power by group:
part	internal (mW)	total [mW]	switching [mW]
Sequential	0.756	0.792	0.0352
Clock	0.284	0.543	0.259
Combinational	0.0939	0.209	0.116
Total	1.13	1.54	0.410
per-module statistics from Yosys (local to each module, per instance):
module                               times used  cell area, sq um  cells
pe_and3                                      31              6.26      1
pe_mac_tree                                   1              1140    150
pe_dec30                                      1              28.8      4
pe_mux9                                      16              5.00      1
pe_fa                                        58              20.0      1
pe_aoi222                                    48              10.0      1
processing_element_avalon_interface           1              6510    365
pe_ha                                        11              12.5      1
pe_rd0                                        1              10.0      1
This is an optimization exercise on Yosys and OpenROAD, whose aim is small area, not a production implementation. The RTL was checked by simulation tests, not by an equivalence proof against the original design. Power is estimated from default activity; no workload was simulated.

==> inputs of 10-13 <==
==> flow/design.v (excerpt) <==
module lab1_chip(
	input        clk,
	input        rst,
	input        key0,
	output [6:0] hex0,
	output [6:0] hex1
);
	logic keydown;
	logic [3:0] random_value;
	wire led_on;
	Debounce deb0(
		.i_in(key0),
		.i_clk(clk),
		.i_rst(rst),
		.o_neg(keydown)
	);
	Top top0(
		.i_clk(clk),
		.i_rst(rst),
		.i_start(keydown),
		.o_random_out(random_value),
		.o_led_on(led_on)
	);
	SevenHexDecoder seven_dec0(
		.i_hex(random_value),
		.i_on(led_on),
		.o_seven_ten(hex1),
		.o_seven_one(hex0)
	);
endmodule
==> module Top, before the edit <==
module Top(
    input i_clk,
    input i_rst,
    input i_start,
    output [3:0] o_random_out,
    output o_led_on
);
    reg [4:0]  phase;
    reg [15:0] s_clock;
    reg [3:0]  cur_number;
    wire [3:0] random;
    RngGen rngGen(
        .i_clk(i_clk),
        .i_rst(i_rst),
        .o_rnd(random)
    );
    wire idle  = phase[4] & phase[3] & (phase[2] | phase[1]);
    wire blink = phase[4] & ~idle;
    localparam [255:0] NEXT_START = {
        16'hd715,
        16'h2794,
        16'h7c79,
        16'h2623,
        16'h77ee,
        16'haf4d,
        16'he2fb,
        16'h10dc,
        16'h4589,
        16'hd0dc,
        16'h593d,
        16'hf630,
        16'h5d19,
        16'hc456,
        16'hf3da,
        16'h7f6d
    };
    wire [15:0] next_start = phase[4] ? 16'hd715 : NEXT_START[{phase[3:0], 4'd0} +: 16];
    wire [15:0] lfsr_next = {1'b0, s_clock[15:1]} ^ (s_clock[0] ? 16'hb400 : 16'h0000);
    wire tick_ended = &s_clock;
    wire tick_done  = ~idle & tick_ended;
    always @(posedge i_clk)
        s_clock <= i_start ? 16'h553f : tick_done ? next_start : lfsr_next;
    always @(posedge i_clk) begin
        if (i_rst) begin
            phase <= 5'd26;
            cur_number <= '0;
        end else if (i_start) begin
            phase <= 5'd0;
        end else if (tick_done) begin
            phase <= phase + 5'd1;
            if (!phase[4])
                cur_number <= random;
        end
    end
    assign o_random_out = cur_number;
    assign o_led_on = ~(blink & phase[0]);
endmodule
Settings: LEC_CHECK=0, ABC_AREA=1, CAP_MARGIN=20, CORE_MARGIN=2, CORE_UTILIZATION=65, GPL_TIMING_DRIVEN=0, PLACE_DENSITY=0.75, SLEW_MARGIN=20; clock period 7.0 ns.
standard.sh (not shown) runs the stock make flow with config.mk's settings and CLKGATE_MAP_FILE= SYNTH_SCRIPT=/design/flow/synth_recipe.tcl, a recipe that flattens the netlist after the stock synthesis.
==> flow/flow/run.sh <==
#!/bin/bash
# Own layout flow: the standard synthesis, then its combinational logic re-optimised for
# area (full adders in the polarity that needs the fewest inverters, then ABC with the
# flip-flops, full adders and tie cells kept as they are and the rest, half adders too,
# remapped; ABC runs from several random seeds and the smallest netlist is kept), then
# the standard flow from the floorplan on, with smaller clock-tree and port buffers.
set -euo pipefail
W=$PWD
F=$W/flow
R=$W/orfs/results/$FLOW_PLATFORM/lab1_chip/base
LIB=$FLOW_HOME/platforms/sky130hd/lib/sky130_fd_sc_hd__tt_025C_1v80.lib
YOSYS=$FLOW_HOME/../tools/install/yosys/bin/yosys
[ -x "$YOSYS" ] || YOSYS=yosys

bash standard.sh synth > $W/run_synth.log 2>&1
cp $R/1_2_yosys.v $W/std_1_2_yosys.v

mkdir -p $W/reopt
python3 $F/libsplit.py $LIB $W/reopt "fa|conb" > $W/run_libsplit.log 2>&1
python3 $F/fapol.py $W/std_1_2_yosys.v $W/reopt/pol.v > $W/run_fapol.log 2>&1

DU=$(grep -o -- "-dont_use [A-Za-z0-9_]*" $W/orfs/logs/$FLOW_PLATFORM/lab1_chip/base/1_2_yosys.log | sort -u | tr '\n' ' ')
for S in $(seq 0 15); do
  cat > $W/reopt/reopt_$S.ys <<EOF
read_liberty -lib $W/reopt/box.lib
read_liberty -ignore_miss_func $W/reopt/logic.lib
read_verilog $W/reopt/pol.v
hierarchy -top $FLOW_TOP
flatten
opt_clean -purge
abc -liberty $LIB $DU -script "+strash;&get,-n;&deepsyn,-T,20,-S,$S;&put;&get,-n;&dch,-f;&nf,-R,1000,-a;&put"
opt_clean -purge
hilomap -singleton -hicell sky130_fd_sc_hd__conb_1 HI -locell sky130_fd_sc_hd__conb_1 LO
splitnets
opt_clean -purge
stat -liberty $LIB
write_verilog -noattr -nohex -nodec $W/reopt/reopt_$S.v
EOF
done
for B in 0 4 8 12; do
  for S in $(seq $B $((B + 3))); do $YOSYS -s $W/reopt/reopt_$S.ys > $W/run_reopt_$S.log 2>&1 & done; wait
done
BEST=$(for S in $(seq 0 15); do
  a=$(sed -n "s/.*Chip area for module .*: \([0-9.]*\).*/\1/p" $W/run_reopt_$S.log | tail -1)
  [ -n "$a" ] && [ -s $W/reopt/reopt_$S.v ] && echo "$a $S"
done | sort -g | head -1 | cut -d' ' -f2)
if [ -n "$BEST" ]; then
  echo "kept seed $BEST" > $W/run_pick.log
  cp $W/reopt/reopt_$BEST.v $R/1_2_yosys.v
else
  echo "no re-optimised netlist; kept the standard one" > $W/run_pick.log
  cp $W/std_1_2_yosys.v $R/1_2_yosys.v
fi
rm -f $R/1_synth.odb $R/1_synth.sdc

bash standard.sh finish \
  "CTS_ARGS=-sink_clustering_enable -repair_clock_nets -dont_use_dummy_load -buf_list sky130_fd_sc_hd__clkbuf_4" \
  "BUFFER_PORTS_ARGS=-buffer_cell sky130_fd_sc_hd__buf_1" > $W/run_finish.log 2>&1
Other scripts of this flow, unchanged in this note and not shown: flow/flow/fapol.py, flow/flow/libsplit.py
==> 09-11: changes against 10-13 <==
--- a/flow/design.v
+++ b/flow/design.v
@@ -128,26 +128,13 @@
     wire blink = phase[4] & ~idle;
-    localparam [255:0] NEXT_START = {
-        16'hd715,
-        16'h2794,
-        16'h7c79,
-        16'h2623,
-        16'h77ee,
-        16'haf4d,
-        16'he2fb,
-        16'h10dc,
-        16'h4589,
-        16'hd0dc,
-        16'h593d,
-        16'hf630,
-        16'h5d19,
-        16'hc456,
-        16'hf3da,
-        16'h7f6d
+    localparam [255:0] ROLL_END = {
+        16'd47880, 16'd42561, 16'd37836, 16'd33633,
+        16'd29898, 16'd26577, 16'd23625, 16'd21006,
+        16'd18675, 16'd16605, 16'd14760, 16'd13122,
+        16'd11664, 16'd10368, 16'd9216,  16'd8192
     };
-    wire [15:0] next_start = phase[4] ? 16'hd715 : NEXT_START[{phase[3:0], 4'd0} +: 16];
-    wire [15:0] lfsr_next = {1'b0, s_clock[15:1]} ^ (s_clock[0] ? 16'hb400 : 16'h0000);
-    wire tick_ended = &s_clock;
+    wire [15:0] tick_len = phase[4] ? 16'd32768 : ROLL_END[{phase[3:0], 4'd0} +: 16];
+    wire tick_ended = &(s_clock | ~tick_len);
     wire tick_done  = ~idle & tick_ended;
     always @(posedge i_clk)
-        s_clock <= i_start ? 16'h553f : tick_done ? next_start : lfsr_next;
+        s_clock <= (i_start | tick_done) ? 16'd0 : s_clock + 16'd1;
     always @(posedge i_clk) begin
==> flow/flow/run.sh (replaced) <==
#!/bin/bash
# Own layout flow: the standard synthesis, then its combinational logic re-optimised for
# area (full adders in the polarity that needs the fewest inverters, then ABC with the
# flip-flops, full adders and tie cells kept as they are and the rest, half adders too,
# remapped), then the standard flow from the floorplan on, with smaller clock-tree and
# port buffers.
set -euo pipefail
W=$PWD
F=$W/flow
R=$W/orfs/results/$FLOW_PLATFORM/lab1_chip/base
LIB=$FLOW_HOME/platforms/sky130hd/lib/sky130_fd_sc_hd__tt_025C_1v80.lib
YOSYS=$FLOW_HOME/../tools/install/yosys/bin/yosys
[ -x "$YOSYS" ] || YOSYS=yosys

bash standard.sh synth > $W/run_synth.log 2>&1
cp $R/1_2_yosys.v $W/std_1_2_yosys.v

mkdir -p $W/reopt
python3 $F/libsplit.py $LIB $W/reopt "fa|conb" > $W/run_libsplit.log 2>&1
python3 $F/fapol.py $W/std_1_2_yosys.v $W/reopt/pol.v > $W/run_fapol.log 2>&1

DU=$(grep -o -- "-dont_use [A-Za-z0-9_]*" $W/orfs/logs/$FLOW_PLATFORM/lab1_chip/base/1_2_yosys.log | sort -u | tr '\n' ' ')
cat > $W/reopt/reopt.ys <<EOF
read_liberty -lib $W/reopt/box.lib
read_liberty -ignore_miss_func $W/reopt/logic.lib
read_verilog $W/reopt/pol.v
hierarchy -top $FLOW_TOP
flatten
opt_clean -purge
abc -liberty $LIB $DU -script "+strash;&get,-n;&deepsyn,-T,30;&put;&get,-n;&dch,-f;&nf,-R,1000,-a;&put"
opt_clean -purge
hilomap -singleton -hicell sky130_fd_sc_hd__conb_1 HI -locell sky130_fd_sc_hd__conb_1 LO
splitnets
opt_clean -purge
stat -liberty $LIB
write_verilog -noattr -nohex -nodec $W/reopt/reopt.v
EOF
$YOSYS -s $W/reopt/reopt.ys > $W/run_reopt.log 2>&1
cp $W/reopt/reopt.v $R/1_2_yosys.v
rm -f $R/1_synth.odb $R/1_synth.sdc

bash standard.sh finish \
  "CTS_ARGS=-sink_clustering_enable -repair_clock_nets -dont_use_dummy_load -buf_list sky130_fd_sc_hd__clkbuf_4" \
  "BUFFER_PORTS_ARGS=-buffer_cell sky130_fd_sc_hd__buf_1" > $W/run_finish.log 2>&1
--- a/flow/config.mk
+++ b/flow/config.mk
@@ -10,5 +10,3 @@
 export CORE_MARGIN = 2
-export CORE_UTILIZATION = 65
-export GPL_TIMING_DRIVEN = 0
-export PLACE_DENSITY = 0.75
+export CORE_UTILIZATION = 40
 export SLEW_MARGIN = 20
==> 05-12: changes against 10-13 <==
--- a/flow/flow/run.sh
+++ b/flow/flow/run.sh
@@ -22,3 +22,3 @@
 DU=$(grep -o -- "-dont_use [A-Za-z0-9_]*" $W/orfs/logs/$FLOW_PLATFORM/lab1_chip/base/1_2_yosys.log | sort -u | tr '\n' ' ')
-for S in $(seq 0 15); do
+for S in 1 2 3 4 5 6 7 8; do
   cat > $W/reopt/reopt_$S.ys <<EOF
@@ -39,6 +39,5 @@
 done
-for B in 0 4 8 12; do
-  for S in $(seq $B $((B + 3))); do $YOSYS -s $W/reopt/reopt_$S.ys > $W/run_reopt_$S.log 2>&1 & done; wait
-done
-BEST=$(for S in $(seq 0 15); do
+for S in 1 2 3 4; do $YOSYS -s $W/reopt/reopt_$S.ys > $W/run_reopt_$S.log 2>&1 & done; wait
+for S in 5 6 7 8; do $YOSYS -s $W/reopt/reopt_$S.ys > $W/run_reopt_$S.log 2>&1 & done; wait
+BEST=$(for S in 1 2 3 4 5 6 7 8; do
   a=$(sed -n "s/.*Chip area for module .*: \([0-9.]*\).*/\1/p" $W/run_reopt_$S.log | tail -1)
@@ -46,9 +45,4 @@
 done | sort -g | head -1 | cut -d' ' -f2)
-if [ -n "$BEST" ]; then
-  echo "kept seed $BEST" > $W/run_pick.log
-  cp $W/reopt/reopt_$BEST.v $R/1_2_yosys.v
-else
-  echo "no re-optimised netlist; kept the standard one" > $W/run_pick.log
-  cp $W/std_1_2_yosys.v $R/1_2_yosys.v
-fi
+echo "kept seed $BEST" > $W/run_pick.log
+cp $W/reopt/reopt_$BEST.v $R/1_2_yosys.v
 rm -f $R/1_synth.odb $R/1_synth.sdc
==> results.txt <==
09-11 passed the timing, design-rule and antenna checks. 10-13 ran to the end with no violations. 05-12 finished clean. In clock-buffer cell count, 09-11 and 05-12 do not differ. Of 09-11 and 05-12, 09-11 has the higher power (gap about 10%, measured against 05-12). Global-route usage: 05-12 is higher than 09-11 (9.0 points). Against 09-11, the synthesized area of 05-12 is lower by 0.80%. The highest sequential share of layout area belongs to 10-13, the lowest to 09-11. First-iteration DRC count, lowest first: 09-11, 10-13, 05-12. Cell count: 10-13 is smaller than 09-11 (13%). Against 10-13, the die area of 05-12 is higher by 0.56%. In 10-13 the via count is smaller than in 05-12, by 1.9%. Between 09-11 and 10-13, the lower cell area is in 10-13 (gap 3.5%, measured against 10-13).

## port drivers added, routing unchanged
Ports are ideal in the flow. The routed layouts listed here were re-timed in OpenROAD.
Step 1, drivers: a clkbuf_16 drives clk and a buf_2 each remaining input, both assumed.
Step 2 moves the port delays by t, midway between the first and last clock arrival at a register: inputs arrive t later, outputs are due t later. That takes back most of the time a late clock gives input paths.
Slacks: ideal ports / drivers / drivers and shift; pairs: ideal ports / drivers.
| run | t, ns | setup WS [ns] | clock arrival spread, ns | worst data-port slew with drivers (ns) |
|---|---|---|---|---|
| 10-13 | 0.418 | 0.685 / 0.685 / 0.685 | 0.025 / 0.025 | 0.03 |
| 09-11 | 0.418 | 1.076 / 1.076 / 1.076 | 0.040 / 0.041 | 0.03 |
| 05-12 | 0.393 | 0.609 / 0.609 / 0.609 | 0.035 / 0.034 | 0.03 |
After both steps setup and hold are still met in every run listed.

### Exercise description
Your answer is a single number: how many lines in the listing above hold "nohex"?

### Expected answer
2